Sadly, all this adventurous potential is let down a bit by a paltry seven hours of battery life. It would be far better if the Airwave HD could pump out tunes for more than 10 hours on a full charge.
It’s the first time Creative Labs has used NFC (Near-Field Communication) technology in its products, and other features of this wireless speaker include apt-X streaming support and a built-in mic for hands-free calls. Oh, and it speaks to you, too.
Connecting to the Airwave HD is easy. Simply tap an NFC-enabled Android or Windows device to the back of the speaker to connect (making sure Bluetooth is turned on). Apple devices and laptops and computers will have to connect via the more ‘conventional’ Bluetooth – but that’s easy enough to sort out.
A female voice regales you with status updates when you do something, such as ‘Powering on’ (when turning the speaker on), and ‘Pairing mode, waiting for device to connect’ when pressing the Bluetooth button. We haven’t lived with the speaker long enough to decide if we like it or not, but she’s no Siri.
You can see the built-in mic next to the top controls on the Airwave HD. You have to tap the Bluetooth button to take an incoming call - which seems a clunky way of going about things. If you’re streaming music and controlling playback from your smartphone, then you probably already have the device at hand. Literally.
It makes more sense to use your phone to pick up a call, and select whether you want to push it to the Airwave’s speaker, rather than having to reach over and press a button on the Airwave. You can reject the call by pressing the Bluetooth button for longer.
We like the open and spacious sound. There’s a lively sense of rhythm and plenty of energy. The bassline may not go as deep as on the Bose SoundLink Mini speaker, but it is solid. The treble sparkles and has plenty of bite, although it could do with a touch more refinement.
The wide soundfield is admirable, and turning up the volume gives a larger sense of scale. That increase in volume does, however, expose some of the Airwave’s flaws. The treble can sound a touch too hard, and the clash and clatter of percussions gains a bright edge.

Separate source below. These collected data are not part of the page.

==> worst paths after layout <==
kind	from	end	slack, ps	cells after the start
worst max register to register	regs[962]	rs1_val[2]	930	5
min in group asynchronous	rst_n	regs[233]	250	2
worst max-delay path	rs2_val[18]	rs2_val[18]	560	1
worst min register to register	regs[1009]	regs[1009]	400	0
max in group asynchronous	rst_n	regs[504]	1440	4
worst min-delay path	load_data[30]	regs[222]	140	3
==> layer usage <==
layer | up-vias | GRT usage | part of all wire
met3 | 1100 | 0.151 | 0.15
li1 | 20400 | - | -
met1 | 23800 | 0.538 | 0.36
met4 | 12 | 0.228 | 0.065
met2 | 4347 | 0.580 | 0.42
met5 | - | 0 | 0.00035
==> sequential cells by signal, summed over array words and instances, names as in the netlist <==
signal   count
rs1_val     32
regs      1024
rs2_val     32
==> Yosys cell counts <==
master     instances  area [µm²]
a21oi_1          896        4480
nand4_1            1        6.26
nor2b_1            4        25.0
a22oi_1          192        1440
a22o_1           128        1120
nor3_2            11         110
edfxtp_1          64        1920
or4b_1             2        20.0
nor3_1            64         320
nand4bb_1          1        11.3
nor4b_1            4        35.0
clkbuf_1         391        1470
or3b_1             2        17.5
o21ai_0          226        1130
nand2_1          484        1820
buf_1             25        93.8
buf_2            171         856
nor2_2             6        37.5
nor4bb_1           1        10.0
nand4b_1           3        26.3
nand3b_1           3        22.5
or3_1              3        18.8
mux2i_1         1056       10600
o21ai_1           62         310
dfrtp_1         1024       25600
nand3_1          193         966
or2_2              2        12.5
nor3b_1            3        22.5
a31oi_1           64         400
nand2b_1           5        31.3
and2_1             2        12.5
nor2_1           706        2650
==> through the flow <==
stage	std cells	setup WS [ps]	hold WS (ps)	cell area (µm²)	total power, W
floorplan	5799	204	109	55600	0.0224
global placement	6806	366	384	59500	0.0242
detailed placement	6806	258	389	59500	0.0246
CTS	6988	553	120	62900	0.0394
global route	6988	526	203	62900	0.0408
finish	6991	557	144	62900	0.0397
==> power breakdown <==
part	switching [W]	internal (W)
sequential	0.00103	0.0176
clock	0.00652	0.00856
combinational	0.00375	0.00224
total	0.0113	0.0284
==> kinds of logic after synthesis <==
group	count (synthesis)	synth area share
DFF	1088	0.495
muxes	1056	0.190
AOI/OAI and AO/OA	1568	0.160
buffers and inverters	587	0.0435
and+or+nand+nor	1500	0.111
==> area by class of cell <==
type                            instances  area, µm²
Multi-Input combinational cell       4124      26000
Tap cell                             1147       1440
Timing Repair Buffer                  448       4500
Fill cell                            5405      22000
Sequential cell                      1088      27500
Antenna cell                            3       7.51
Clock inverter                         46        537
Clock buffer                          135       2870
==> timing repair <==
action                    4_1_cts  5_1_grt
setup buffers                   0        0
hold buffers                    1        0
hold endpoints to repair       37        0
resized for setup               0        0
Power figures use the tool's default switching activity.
===== config.mk =====
export PLATFORM = sky130hd
export DESIGN_NAME = decode
export DESIGN_NICKNAME = d
export VERILOG_FILES = /design/src/source/cpu_pkg.sv /design/src/source/decode.sv
export SDC_FILE = /design/constraint.sdc
export NUM_CORES = 1
export LEC_CHECK = 0
export BUFFER_PORTS_ARGS = -buffer_cell sky130_fd_sc_hd__buf_2
export CAP_MARGIN = 20
export CORE_ASPECT_RATIO = 1.75
export CORE_MARGIN = 4
export CORE_UTILIZATION = 35
export DETAILED_ROUTE_END_ITERATION = 6
export GPL_TIMING_DRIVEN = 0
export PLACE_DENSITY = 0.91
export SYNTH_ARGS = -nofsm -noshare
export SYNTH_HDL_FRONTEND = slang
export SYNTH_SLANG_ARGS = --single-unit
export TNS_END_PERCENT = 10

===== constraint.sdc =====
create_clock -name vclk -period 1.9
set_input_delay 0.095 -clock vclk [all_inputs]
set_output_delay 0.095 -clock vclk [all_outputs]
set_load 0.01 [all_outputs]

===== src/source/cpu_pkg.sv =====
package cpu_pkg;

    // Memory sizes in 32-bit words
    localparam int ROM_WORDS = 256;
    localparam int RAM_WORDS = 256;

    // Memory map
    localparam logic [31:0] ROM_BASE = 32'h0000_0000;
    localparam logic [31:0] RAM_BASE = 32'h0000_1000;
    localparam logic [31:0] LED_ADDR = 32'h0000_2000;
    localparam logic [31:0] SW_ADDR  = 32'h0000_2004;

    localparam logic [31:0] RESET_PC = 32'h0000_0000;

    typedef enum logic [2:0] {
        FETCH_DECODE,
        REG_READ,
        EXECUTE,
        MEM_ACCESS,
        WRITE_BACK
    } cpu_state_t;

    // RV32I major opcodes
    typedef enum logic [6:0] {
        OP_LUI    = 7'b0110111,
        OP_AUIPC  = 7'b0010111,
        OP_JAL    = 7'b1101111,
        OP_JALR   = 7'b1100111,
        OP_BRANCH = 7'b1100011,
        OP_LOAD   = 7'b0000011,
        OP_STORE  = 7'b0100011,
        OP_IMM    = 7'b0010011,
        OP_REG    = 7'b0110011
    } opcode_t;

    typedef enum logic [3:0] {
        ADD, SUB, SLL, SLT, SLTU, XOR, SRL, SRA, OR, AND, PASS_B, PC_ADD
    } alu_op_t;

    typedef enum logic [2:0] {
        NONE, EQ, NE, LT, GE, LTU, GEU, ALWAYS
    } branch_op_t;

    typedef enum logic [1:0] {
        BYTE, HALF, WORD
    } mem_size_t;

    typedef struct packed {
        logic [4:0]  rs1;
        logic [4:0]  rs2;
        logic [4:0]  rd;
        logic        rd_en;
        logic [31:0] imm;
        alu_op_t     alu_op;
        logic        use_imm;
        logic        is_load;
        logic        is_store;
        mem_size_t   mem_size;
        logic        mem_unsigned;
        branch_op_t  branch_op;
        logic        is_jalr;
        logic        is_link;
    } decoded_instr_t;

endpackage


===== src/source/decode.sv =====
`timescale 1ns/1ns

module decode import cpu_pkg::*; (
    input  logic [31:0]    instr,
    output decoded_instr_t dec
);

    opcode_t     opcode;
    logic [2:0]  funct3;
    logic [31:0] imm_i;
    logic [31:0] imm_s;
    logic [31:0] imm_b;
    logic [31:0] imm_u;
    logic [31:0] imm_j;

    assign opcode = opcode_t'(instr[6:0]);
    assign funct3 = instr[14:12];

    assign imm_i = {{20{instr[31]}}, instr[31:20]};
    assign imm_s = {{20{instr[31]}}, instr[31:25], instr[11:7]};
    assign imm_b = {{19{instr[31]}}, instr[31], instr[7], instr[30:25], instr[11:8], 1'b0};
    assign imm_u = {instr[31:12], 12'b0};
    assign imm_j = {{11{instr[31]}}, instr[31], instr[19:12], instr[20], instr[30:21], 1'b0};

    // SUB only exists in register form, SRA in both
    function automatic alu_op_t arith_op(input logic [2:0] f3, input logic f7b5,
                                         input logic reg_form);
        case (f3)
            3'd0:    return (reg_form && f7b5) ? SUB : ADD;
            3'd1:    return SLL;
            3'd2:    return SLT;
            3'd3:    return SLTU;
            3'd4:    return XOR;
            3'd5:    return f7b5 ? SRA : SRL;
            3'd6:    return OR;
            default: return AND;
        endcase
    endfunction

    always_comb begin
        dec              = '0;
        dec.rs1          = instr[19:15];
        dec.rs2          = instr[24:20];
        dec.rd           = instr[11:7];
        dec.alu_op       = ADD;
        dec.branch_op    = NONE;
        dec.mem_size     = funct3[1] ? WORD : (funct3[0] ? HALF : BYTE);
        dec.mem_unsigned = funct3[2];
        case (opcode)
            OP_LUI: begin
                dec.rd_en   = 1'b1;
                dec.imm     = imm_u;
                dec.use_imm = 1'b1;
                dec.alu_op  = PASS_B;
            end
            OP_AUIPC: begin
                dec.rd_en  = 1'b1;
                dec.imm    = imm_u;
                dec.alu_op = PC_ADD;
            end
            OP_JAL: begin
                dec.rd_en     = 1'b1;
                dec.imm       = imm_j;
                dec.alu_op    = PC_ADD;
                dec.branch_op = ALWAYS;
                dec.is_link   = 1'b1;
            end
            OP_JALR: begin
                dec.rd_en     = 1'b1;
                dec.imm       = imm_i;
                dec.alu_op    = PC_ADD;
                dec.branch_op = ALWAYS;
                dec.is_jalr   = 1'b1;
                dec.is_link   = 1'b1;
            end
            OP_BRANCH: begin
                dec.imm = imm_b;
                case (funct3)
                    3'd0:    dec.branch_op = EQ;
                    3'd1:    dec.branch_op = NE;
                    3'd4:    dec.branch_op = LT;
                    3'd5:    dec.branch_op = GE;
                    3'd6:    dec.branch_op = LTU;
                    3'd7:    dec.branch_op = GEU;
                    default: dec.branch_op = NONE;
                endcase
            end
            OP_LOAD: begin
                dec.rd_en   = 1'b1;
                dec.imm     = imm_i;
                dec.is_load = 1'b1;
            end
            OP_STORE: begin
                dec.imm      = imm_s;
                dec.is_store = 1'b1;
            end
            OP_IMM: begin
                dec.rd_en   = 1'b1;
                dec.imm     = imm_i;
                dec.use_imm = 1'b1;
                dec.alu_op  = arith_op(funct3, instr[30], 1'b0);
            end
            OP_REG: begin
                dec.rd_en  = 1'b1;
                dec.alu_op = arith_op(funct3, instr[30], 1'b1);
            end
            default: begin
                dec.rd_en = 1'b0;
            end
        endcase
    end

endmodule


== Yosys cells after proc, flatten, opt, wreduce, memory -nomap -nowiden ==
Cells that the tools add are included.
Storage, ports and cells
  register bits after elaboration: 0
  output and inout bits: 63
  logic and storage cells: 39
Operators by class
  equal/unequal tests: 16
  multiplexer cells: 16
  reduce and logical (&&, ||, !) cells: 7
Operator list (number)
  case mux 32 bit (5 select lines): 1
  case mux 4 bit (7 select lines): 2
  equality test 7 x 6 -> 1 bit (second input constant): 3
  equality test 7 bit (second input constant): 3
  case mux 3 bit (6 select lines): 1
  case mux 4 bit (4 select lines): 1
  equality test 7 x 5 -> 1 bit (second input constant): 2
  equality test 3 bit (second input constant): 4
  two-way mux 1 bit: 9
  equality test 7 x 2 -> 1 bit (second input constant): 1
  OR reduction 7 bit: 1
  equality test 3 x 2 -> 1 bit (second input constant): 2
  case mux 3 bit (2 select lines): 1
  OR reduction 2 bit: 3
  OR reduction 3 bit: 2
  equality test 3 x 1 -> 1 bit (second input constant): 1
  logical NOT 3 bit: 1
  two-way mux 2 bit: 1

== Logic depth before layout (Yosys ltp) ==
Gate-level depths: netlist of the first run.
  word-level depth: 3
  mapped depth: 8
  gate-level depth less buffers: 5

== Worst setup path after synthesis of the first run ==
Ideal clock, no wire load.
  path kind: input -> output
  from: input port instr[5]
  to: output port dec[35] (netlist bit)
  arrival time: 1.447 ns
  required time: 1.805 ns
  setup slack: 0.358 ns
  stages: 6
  path buffers: 2
  path through: buf_2 > mux2_2 > o32ai_2 > and2_1 > buf_2 > a21o_1
RTL lines
  start: declaration: line decode.sv:4  | input logic [31:0] instr,
  end: declaration: line decode.sv:5  | output decoded_instr_t dec

==> metrics.md, run 1 <==
| Metric | Value |
|---|---|
| Hold Fails Final Rpt | 0 |
| Final HPWL DP | between 2 and 3 mm |
| Cells after Synth | 115 |
| Routed wire per std cell | 13.3 um |
| Initial core utilization | approximately 37% |
| Antenna violations before repair | 0 |
| Comb power frac | 100.0% |
| First-pass GRT wire length | 4.69 mm |
| Sequential cell area | 0 sq um |
| Final-layout clock buffer total | 0 |
| Hold-fix buffers, CTS | 0 |
| Sequential element share of the synthesized area | 0% |
| PD cells | 154 nW/um^2 |
| Leakage | 0.961 nW |
| Most frequent cells in the layout | buf_2, a21o_1, buf_4, and2_1, o21ai_0 |
| First drt pass iteration count | 4 |
| Die W | 44.1 um |
| GRT overflow | 0 |
| Mux contribution to synthesized area | 1.41% |
| Slowest-stage cell, CP | or4b_4 |
| Layout cells sized above 1 | 58.3% |
| Status | completed |
| Rows | 22 |
| Setup Crit Path Kind | in2out |
| P_int | roughly 0.00010 W |
| Count of input and output buffers | 91 |
| Buf/Inv on CP | 5 |
| Startpoint Class | input pin |
| Synth Area in Compound Gates | about two fifths |
| Pins over their slew limit | 0 |
| Fmax | 568 MHz |
| Critical path capture point type | output port |
| Max Cap Violations | 0 |
| Relative slew slack | 69.5% |
| Post-route ant nets | 0 |
| Final cycle utilization of the critical path | approximately 93% |
| Simple-Gate Fraction of Synth Area | 32.3% |
| Number of global-route vias before repair | 1,076 |
| Overall Global Routing Usage | 18.0% |
| # diodes | 0 |
| Unrepaired setup endpoints after global routing | false |
| Gpl congestion | 0.906 |
| Fin nets | 240 |
| DRC | 0 |
| Total power | 0.000201 W |
| Core box area | between 2000 and 2500 sq um |
| DRT Wirelength | between 3 and 4 mm |
| Clk pwr share | 0% |
| Final min period | between 1.5 and 2 ns |
| Synth Net Count | 147 |
| Arr. time, crit path | 1.67 ns |
| # IOs | 95 |
| Die ar. | 3140 sq um |
| Slowest stage delay, CP | ~0.47 ns |
| Crit path cell chain | buf_2 -> nand4b_4 -> or2_1 -> buf_6 -> inv_4 -> a21o_1 -> buf_6 -> or4b_4 -> buf_2 |
| Vias | 1,158 |
| CP top delay family | simple AND/OR/NAND/NOR gates |
| Slew @ Worst Pin | 0.456 ns |
| Synth Warn # | 0 |
| Most common cell after layout, fill and taps aside | buf_2 |
| Post-Synth Adder-Cell Area | 0% |
| Via density | 5.03 |
| Switching Share | 50.1% |
| Reg power frac | 0% |
| Initial drt markers | 15 |
| CP Data Required Time | 1.80 ns |
| P_sw | between 0.0001 and 0.00015 W |
| Final setup TNS | 0 ns |
| Syn Area/Cell | 6.94 sq um |
| Unique masters post-synth | 35 |
| Pin count of the biggest net entering global routing | 11 |
| Worst-path fanout max | 9 |
| Mapped Area | 798 sq um |
| Hold Path Class | in2out |
| Area grow syn2layout | 63.2% |
| Setup repair bufs after CTS | 0 |
| Largest family of logic cells by synthesized area | compound AO/OA/AOI/OAI gates |
| Sequential cell count | 0 |
| Peak supply drop | about 0.075 mV |
| XOR/XNOR Fraction of Synth Area | 0% |
| Chip height | 71.2 um |
| Setup-failing EPs final | 0 |
==> cells in the mapped netlist, drive strengths merged, types with 2 or more instances <==
library cell | number | area (sq um)
and2 | 8 | 50.1
o21ai | 7 | 35.0
buf | 22 | 164
nor2b | 3 | 18.8
nand2 | 5 | 18.8
o21a | 2 | 15.0
nand3 | 3 | 15.0
nor2 | 6 | 22.5
clkbuf | 5 | 18.8
a21o | 20 | 150
nand2b | 2 | 12.5
nand3b | 3 | 35.0
o221ai | 2 | 17.5
a22o | 5 | 43.8
a21oi | 3 | 15.0
inv | 5 | 21.3
nand4b | 2 | 32.5
==> power groups by stage <==
stage	sequential [W]	combinational, W	clock (W)
CTS	0	0.000199	0
finish	0	0.000201	0
global route	0	0.000220	0
global placement	0	0.000195	0
floorplan	0	0.000107	0
detailed placement	0	0.000199	0
==> worst paths after layout <==
path,start,end,slack [ns],cells after the start
setup / recovery,instr[4],dec[47],0.14,9
hold / removal,instr[14],dec[5],0.37,2
==> metrics by stage <==
step	hold WS [ns]	std cells	setup slack (ns)	util, %	area, sq um
final	0.375	230	0.138	60.7	1300
after global routing	0.386	230	0.0264	60.7	1300
after CTS	0.376	230	0.0420	59.8	1280
after detailed placement	0.376	230	0.0478	59.8	1280
after global placement	0.376	230	0.0550	59.8	1280
after floorplan	0.245	115	0.358	-	798
==> area by class of cell <==
cell class                      instances  area, sq um
Buffer                                 27          184
Fill cell                             223          845
Inverter                                5         21.3
Multi-Input combinational cell         83          612
Tap cell                               24         30.0
Timing Repair Buffer                   91          455
==> cell families (layout without fill, tap and decap cells) <==
| logic type | count (synthesis) | in the layout |
|---|---|---|
| mux | 1 | 1 |
| compound gates | 44 | 44 |
| simple gates | 38 | 38 |
| buf+inv | 32 | 123 |
==> timing repair <==
action	CTS	global route
gates resized for setup	0	4
hold endpoints to repair	0	0
setup endpoints to repair	0	14
==> layer usage <==
| metal | global-route usage (%) | vias to the layer above | routed length, um |
|---|---|---|---|
| met1 | 17.1 | 525 | 976 |
| met5 | 0 | - | 0 |
| met4 | 0.336 | 0 | 0 |
| met2 | 38.6 | 55 | 1750 |
| li1 | - | 578 | - |
| met3 | 3.05 | 0 | 336 |
(Power assumes the default switching activity.)
==> run 2, diff against run 1 <==
--- a/config.mk
+++ b/config.mk
@@ -5,14 +5,16 @@
 export SDC_FILE = /design/constraint.sdc
 export NUM_CORES = 1
 export LEC_CHECK = 0
+export ABC_AREA = 1
 export BUFFER_PORTS_ARGS = -buffer_cell sky130_fd_sc_hd__buf_2
 export CAP_MARGIN = 20
 export CORE_ASPECT_RATIO = 1.75
 export CORE_MARGIN = 4
-export CORE_UTILIZATION = 35
+export CORE_UTILIZATION = 41
 export DETAILED_ROUTE_END_ITERATION = 6
 export GPL_TIMING_DRIVEN = 0
-export PLACE_DENSITY = 0.91
+export PLACE_DENSITY = 0.84
+export SETUP_SLACK_MARGIN = 0.3
 export SYNTH_ARGS = -nofsm -noshare
 export SYNTH_HDL_FRONTEND = slang
 export SYNTH_SLANG_ARGS = --single-unit
==> metrics.md, run 2 <==
| Metric | Value |
|---|---|
| Layout cells sized above 1 | 54.6% (-3.6 points) |
| Post-route ant nets | 0 (unchanged) |
| Post_cts resized | 0 (unchanged) |
| Gpl congestion | 0.877 (-3.1%) |
| Pins over their slew limit | 0 (unchanged) |
| # IOs | 95 (unchanged) |
| Via density | 5.00 (-0.76%) |
| Slew @ Worst Pin | 0.266 ns (-0.189 ns) |
| Most frequent cell after synthesis | nand2_1 |
| Startpoint Class | input pin |
| Critical path capture point type | output port |
| Number of global-route vias before repair | 1,420 (+32%) |
| Post-DP Area | 1660 sq um (+30%) |
| Hold Path Class | in2out |
| Setup repair bufs after CTS | 0 (unchanged) |
| First-pass GRT wire length | 6.22 mm (+32%) |
| Final-layout clock buffer total | 0 (unchanged) |
| Pin count of the biggest net entering global routing | 11 (unchanged) |
| Sequential cell area | 0 sq um (unchanged) |
| Vias | 1,534 (+32%) |
| Status | completed |
| Synth Area in Compound Gates | 13.2% (-28 points) |
| Top post-synthesis cells by area | nand4_2, nand2_1, buf_4, nand3_1, buf_6 |
| Count of input and output buffers | 94 (+3.3%) |
| Sequential cell count | 0 (unchanged) |
| Chip height | 78.3 um (+10%) |
| PnR worst setup slack | 0.598 ns (+0.460 ns) |
| Routed wire per std cell | 12.6 um (-5.6%) |
| Leakage | 1.15 nW (+19%) |
| CP Data Required Time | 1.80 ns (about the same) |
| Fillers | 279 (+25%) |
| Final min period | 1.30 ns (-0.460 ns) |
| Core box area | 2720 sq um (+27%) |
| Rows | 25 (+14%) |
| First drt pass iteration count | 4 (unchanged) |
| Largest family of logic cells by synthesized area | simple AND/OR/NAND/NOR gates |
| Worst-path fanout max | 10 (+1) |
| Antenna violations before repair | 0 (unchanged) |
| Arr. time, crit path | 1.21 ns (-0.46 ns) |
| Dpl ws | 0.595 ns (+0.547 ns) |
| Max Cap Violations | 0 (unchanged) |
| # diodes | 0 (unchanged) |
| Final HPWL DP | 3.40 mm (+26%) |
| Unrepaired setup endpoints after global routing | false |
| Final instance area | 1660 sq um (+28%) |
| Overall Global Routing Usage | 20.5% (+2.5 points) |
| Hold-fix buffers, CTS | 0 (unchanged) |
| Simple-Gate Fraction of Synth Area | 59.9% (+28 points) |
| Synth Warn # | 0 (unchanged) |
| Syn Area/Cell | 6.23 sq um (-10%) |
| Fmax | 768 MHz (+35%) |
| Setup-failing EPs final | 0 (unchanged) |
| Final setup TNS | 0 ns (unchanged) |
| XOR/XNOR Fraction of Synth Area | 0% (unchanged) |
| Hold path cells | 3 (+1) |
| Setup Crit Path Kind | in2out |
| PD cells | 134 nW/um^2 (-13%) |
| Fin nets | 314 (+31%) |
| Synth Net Count | 218 (+48%) |
| DRT Wirelength | 3.87 mm (+26%) |
| Mapped Area | 1160 sq um (+45%) |
| Initial drt markers | 21 (+6) |
| Die W | 48.2 um (+9.3%) |
| Relative slew slack | 82.2% (+13 points) |
| GRT overflow | 0 (unchanged) |
| Leading area contributor after synthesis | nand4_2 |
| Cells after Synth | 186 (+62%) |
| Peak supply drop | 0.0768 mV (+2.1%) |
| Post-synth top cells | nand2_1, nand3_1, buf_4 |
| DRC | 0 (unchanged) |
| Multi-input gate area | 847 sq um (+38%) |
| Most frequent cells in the layout | buf_2, nand2_1, nand3_1, buf_4, inv_1 |
| Sequential element share of the synthesized area | 0% (unchanged) |
| Hold Fails Final Rpt | 0 (unchanged) |
| Total power | 0.000224 W (+11%) |
| Area grow syn2layout | 43.5% |
| Yosys top cell area share | 14.0% (-4.8 points) |
| Mux contribution to synthesized area | 0% (-1.4 points) |
| Post-Synth Adder-Cell Area | 0% (unchanged) |
| Most common cell after layout, fill and taps aside | buf_2 |
| Unique masters post-synth | 23 (-34%) |
| Final cycle utilization of the critical path | 68.5% (-24 points) |
| Die ar. | 3770 sq um (+20%) |
| Initial core utilization | 42.6% (+5.4 points) |
## run 2: metal layers
layer | wire length (um) | up-vias | GRT usage, %
li1 | - | 805 | -
met1 | 1340 | 665 | 23.6
met2 | 2210 | 56 | 37.8
met3 | 231 | 8 | 1.38
met4 | 82 | 0 | 4.58
met5 | 0 | - | 0
## run 2: layout make-up
class	instances	share of cell area, %
multi-input cells	138	50.9
repair buffers	94	28.3
plain buffers	27	13.7
inverters	21	5.04
well taps	27	2.03
## run 2: through the flow
stage | utilization, % | hold WS (ns) | cells
floorplan | - | 0.282 | 186
global placement | 61.1 | 0.474 | 307
detailed placement | 61.1 | 0.478 | 307
CTS | 61.1 | 0.480 | 307
global route | 61.1 | 0.492 | 307
finish | 61.1 | 0.477 | 307
## run 2: final timing paths
kind                  start       to  slack [ns]
setup / recovery   instr[3]  dec[33]        0.60
hold / removal    instr[18]  dec[61]        0.48
## run 2: kinds of logic after synthesis
logic type	Yosys count
AOI/OAI and AO/OA	27
and+or+nand+nor	111
buffers and inverters	48
## run 2: critical path: stages
cell and delay, ns:
buf_2 0.10, inv_1 0.07, nand2_1 0.08, nor2_4 0.18
nand2_4 0.08, nand3_2 0.15, nand2_4 0.08, buf_8 0.15
nand4_1 0.07, buf_2 0.14
## run 2: power breakdown
group | total [W] | internal (W) | switching [W]
registers | 0 | 0 | 0
clock network | 0 | 0 | 0
logic | 0.000224 | 0.000100 | 0.000124
total | 0.000224 | 0.000100 | 0.000124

A bigger problem, though, comes with voices, which start to sound muffled. We’d like to hear a clearer, more subtle sound from the Airwave HD, one that is better able to deliver the nuances and emotion in voices.
Stream Van Halen’s Take Your Whiskey Home, and plucked strings come across in a detailed and confident manner. However, the Airwave loses its composure when the rest of the instruments join in.
It sounds a little confused, as if it’s not able to juggle all the different elements of a song in an organised manner. It’s all a bit noisy, and the cohesion of songs is lost.
The Airwave HD is picky with music, too. Its punchy and rhythmic delivery suits the aggressive beats of Rage Against The Machine, but its lack of vocal clarity means it doesn’t do well with Birdy’s delicate tunes or the banjo-driven Mumford and Sons.
Switch to the 3.5mm wired connection, and voices sound cleaner, the guitar strings lose some of that overly hard character for a more musical twang, and it’s a touch tauter.
However it does sound a little restrained. Switch back to Bluetooth streaming and the large, airy sound returns. You pick your poison…
The Airwave HD’s talents seem restricted to delivering a big scale of music really loudly. Its energy and scale is commendable, but it doesn’t quite excite elsewhere. It’s not a hugely cohesive and subtle sound, and the lack of clarity does stop us from fully engaging with the music.
It’s a decent price, though, and decent in terms of design and build quality. It’s just that it’s a little rough around the edges in terms of both sound and finish. We’d like just a little more attention to detail with the Airwave HD.